Somewhere below are a line with "met5 | - | 0 | 0 | 0" and a later line with "global route |". Output exactly those lines and all lines between them.

Record extracts »
-------------------------

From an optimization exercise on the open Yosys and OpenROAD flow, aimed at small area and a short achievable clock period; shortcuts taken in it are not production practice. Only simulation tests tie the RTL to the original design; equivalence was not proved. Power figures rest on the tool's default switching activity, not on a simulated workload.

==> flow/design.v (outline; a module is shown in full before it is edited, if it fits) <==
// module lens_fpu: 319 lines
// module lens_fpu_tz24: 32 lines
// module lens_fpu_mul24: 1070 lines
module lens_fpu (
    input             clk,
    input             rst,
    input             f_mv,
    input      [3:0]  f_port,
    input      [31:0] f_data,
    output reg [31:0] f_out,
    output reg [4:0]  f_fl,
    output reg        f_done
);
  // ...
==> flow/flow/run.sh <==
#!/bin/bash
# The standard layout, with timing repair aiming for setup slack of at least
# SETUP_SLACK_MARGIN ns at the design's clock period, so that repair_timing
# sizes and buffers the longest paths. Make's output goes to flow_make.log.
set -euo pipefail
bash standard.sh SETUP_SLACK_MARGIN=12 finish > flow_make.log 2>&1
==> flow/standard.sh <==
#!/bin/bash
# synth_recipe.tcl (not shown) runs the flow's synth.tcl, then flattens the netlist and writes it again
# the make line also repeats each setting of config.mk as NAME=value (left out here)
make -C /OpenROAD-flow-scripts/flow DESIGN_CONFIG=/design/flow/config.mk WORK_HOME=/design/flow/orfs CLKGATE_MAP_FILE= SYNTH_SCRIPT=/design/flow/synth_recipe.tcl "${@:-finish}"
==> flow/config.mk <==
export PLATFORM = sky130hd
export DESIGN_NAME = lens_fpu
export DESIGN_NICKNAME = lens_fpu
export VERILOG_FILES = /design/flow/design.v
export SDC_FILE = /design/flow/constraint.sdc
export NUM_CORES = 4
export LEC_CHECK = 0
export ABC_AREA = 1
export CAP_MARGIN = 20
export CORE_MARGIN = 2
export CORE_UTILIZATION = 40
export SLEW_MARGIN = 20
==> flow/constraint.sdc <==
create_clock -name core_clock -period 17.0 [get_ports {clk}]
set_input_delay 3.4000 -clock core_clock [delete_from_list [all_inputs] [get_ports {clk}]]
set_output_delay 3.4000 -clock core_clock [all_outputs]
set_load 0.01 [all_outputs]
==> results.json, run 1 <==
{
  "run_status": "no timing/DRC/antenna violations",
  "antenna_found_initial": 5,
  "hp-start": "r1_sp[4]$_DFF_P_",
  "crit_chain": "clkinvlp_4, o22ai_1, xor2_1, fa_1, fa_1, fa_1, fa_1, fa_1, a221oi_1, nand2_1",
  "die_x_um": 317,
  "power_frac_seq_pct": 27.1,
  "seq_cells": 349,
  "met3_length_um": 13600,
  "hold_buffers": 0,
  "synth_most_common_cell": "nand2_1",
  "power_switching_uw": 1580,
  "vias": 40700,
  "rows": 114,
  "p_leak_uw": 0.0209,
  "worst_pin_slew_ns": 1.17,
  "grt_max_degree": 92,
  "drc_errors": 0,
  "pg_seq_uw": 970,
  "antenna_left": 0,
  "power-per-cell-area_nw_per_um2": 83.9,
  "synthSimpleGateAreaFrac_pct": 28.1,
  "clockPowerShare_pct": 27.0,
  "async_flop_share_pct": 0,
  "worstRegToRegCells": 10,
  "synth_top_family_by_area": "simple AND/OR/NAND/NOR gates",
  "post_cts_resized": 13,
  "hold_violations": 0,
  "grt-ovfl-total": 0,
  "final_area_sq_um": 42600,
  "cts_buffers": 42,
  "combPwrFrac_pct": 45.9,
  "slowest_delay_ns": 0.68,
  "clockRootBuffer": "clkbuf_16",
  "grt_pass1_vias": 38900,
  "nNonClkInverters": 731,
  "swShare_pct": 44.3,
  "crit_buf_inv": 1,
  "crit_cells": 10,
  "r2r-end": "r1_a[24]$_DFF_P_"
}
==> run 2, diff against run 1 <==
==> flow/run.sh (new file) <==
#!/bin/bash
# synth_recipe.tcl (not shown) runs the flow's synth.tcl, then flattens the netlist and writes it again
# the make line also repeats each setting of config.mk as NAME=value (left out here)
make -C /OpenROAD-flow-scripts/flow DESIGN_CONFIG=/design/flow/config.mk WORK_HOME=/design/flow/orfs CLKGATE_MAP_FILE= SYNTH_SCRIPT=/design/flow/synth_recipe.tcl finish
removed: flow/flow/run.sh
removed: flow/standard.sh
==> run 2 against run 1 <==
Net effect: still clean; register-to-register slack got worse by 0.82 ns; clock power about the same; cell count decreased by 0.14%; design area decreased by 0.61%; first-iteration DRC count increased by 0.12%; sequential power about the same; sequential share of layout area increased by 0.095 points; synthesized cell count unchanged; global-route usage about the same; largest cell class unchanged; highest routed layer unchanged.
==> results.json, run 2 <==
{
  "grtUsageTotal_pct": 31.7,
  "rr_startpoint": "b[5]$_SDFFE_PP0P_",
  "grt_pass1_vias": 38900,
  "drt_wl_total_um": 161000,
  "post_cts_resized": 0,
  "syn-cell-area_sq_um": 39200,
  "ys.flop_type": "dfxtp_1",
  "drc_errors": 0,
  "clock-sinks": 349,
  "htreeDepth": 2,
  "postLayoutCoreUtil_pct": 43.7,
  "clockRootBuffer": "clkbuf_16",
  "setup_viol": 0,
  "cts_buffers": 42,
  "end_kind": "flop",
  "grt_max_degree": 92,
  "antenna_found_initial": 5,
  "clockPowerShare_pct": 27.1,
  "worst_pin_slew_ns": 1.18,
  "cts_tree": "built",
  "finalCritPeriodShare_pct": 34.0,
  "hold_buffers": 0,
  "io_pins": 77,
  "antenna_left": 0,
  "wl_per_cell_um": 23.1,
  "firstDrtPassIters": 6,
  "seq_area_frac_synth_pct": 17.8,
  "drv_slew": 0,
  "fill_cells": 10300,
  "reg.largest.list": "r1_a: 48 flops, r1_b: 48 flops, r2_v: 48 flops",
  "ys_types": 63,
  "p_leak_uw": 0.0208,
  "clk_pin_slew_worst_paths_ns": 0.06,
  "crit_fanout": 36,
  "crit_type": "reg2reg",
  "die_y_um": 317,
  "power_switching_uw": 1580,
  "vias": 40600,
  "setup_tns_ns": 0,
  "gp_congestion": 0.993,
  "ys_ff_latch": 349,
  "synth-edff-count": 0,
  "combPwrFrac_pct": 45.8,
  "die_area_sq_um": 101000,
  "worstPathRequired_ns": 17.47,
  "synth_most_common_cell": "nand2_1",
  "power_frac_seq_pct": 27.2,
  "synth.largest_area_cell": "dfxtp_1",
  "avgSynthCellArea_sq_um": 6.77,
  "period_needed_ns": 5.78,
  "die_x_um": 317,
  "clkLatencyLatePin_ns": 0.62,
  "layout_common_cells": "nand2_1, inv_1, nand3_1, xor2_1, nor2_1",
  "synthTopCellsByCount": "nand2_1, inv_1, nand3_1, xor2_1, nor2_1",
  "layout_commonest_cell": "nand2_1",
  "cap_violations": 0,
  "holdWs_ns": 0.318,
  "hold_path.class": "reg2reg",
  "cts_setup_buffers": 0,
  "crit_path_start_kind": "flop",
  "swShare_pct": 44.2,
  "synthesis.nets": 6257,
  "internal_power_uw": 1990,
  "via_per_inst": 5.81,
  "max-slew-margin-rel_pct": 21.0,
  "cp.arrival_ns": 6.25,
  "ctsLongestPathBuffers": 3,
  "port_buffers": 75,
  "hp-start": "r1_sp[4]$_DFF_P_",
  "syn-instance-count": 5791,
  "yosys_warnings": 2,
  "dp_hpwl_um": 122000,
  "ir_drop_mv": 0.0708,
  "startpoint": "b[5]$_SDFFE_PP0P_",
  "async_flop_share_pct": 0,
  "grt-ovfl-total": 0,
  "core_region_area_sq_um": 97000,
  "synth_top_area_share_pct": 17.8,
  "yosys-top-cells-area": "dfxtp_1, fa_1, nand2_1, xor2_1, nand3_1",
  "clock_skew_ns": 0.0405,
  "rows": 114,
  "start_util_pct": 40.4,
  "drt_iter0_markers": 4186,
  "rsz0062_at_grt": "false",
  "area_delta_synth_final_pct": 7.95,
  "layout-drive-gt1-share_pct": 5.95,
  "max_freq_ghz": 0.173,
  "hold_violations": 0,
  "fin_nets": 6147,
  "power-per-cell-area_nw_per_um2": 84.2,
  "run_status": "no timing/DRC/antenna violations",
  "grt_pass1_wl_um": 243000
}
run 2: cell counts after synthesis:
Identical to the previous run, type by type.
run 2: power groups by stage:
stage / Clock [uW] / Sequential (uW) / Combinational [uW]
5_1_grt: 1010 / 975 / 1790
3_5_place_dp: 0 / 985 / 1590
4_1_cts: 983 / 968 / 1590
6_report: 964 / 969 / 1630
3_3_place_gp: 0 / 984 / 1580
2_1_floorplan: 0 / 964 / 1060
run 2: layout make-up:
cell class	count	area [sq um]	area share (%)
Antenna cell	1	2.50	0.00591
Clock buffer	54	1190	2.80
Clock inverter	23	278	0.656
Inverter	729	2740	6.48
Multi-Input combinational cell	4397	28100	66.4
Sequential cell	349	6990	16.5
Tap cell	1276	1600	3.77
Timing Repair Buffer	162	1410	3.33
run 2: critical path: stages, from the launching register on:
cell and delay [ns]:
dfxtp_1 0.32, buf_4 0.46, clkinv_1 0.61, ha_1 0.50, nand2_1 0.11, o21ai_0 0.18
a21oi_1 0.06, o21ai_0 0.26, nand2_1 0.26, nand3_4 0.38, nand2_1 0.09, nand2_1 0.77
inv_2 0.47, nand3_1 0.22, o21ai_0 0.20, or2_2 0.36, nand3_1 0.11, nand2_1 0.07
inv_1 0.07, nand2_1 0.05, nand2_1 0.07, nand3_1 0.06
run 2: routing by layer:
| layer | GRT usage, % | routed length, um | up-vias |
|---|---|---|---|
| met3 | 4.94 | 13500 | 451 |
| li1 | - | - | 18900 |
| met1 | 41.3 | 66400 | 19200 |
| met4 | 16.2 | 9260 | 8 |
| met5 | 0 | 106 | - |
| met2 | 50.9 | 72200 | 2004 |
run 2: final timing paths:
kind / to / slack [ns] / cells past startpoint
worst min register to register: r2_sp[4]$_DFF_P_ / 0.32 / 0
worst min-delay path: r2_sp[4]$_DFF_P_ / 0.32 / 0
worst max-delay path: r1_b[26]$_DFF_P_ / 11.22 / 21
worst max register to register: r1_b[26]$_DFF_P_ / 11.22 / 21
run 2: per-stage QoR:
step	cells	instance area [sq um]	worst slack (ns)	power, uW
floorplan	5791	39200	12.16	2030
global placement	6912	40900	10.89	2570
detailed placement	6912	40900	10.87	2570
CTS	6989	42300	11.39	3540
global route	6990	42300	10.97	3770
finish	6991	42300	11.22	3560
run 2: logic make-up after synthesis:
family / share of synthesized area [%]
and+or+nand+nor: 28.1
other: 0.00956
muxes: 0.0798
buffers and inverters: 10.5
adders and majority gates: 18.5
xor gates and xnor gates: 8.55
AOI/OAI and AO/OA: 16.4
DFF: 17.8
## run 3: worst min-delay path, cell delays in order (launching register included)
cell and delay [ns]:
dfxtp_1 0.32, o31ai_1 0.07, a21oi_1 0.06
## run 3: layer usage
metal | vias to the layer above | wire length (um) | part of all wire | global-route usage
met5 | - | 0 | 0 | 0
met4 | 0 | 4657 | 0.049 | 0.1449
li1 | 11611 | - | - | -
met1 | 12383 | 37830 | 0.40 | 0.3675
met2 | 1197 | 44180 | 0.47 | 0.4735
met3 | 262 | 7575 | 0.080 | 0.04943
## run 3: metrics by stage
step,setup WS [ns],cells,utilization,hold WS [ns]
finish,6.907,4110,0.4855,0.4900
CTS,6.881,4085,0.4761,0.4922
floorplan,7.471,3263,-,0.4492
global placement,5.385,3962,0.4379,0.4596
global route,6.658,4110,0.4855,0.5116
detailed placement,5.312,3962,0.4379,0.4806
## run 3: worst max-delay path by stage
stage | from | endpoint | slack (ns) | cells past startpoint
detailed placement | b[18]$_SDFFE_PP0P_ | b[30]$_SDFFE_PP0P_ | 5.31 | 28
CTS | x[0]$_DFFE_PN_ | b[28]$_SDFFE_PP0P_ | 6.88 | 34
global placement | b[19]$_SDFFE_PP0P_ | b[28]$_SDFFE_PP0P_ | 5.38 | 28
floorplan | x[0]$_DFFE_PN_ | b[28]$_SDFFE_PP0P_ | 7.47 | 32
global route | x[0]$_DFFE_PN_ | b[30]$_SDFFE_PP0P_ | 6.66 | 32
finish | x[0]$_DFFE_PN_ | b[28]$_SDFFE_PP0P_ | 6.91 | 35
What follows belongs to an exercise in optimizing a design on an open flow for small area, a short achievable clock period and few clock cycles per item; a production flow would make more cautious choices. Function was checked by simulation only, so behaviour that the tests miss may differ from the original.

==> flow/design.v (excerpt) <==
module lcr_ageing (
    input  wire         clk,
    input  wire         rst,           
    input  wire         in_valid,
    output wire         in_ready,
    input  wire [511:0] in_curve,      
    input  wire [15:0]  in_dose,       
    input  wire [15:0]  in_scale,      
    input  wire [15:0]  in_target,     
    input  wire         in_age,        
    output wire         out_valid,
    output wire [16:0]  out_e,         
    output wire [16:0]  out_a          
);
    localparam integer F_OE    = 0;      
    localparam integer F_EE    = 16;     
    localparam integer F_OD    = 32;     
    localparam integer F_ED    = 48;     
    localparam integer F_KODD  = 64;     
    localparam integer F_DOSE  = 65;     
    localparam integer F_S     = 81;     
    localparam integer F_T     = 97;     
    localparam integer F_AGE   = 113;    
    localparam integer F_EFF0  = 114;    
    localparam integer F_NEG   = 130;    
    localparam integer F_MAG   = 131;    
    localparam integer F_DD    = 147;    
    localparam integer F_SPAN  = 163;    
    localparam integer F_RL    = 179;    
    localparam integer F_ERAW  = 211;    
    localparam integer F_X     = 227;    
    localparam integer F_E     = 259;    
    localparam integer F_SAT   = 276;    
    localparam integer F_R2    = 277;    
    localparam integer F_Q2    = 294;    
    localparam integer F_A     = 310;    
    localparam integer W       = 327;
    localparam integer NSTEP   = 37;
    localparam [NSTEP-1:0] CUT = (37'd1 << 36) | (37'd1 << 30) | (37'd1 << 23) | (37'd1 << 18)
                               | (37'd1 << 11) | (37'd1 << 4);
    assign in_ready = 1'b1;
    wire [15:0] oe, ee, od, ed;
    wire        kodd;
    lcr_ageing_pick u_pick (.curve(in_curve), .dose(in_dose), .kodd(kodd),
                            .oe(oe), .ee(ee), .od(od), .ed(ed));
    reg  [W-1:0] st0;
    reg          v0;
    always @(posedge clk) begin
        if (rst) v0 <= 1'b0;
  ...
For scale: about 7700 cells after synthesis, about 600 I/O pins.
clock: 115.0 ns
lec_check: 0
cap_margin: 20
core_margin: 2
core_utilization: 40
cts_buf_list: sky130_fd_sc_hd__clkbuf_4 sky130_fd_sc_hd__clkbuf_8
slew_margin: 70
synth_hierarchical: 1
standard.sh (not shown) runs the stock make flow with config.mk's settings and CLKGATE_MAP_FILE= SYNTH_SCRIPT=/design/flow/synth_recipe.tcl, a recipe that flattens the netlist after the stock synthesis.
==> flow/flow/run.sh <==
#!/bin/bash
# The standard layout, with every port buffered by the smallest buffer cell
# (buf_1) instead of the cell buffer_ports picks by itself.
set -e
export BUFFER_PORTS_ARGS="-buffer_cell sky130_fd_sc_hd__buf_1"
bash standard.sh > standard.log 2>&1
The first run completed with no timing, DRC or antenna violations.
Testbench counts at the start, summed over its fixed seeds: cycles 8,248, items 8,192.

-------------------------

Solution to the exercise »
met5 | - | 0 | 0 | 0
met4 | 0 | 4657 | 0.049 | 0.1449
li1 | 11611 | - | - | -
met1 | 12383 | 37830 | 0.40 | 0.3675
met2 | 1197 | 44180 | 0.47 | 0.4735
met3 | 262 | 7575 | 0.080 | 0.04943
## run 3: metrics by stage
step,setup WS [ns],cells,utilization,hold WS [ns]
finish,6.907,4110,0.4855,0.4900
CTS,6.881,4085,0.4761,0.4922
floorplan,7.471,3263,-,0.4492
global placement,5.385,3962,0.4379,0.4596
global route,6.658,4110,0.4855,0.5116
detailed placement,5.312,3962,0.4379,0.4806
## run 3: worst max-delay path by stage
stage | from | endpoint | slack (ns) | cells past startpoint
detailed placement | b[18]$_SDFFE_PP0P_ | b[30]$_SDFFE_PP0P_ | 5.31 | 28
CTS | x[0]$_DFFE_PN_ | b[28]$_SDFFE_PP0P_ | 6.88 | 34
global placement | b[19]$_SDFFE_PP0P_ | b[28]$_SDFFE_PP0P_ | 5.38 | 28
floorplan | x[0]$_DFFE_PN_ | b[28]$_SDFFE_PP0P_ | 7.47 | 32
global route | x[0]$_DFFE_PN_ | b[30]$_SDFFE_PP0P_ | 6.66 | 32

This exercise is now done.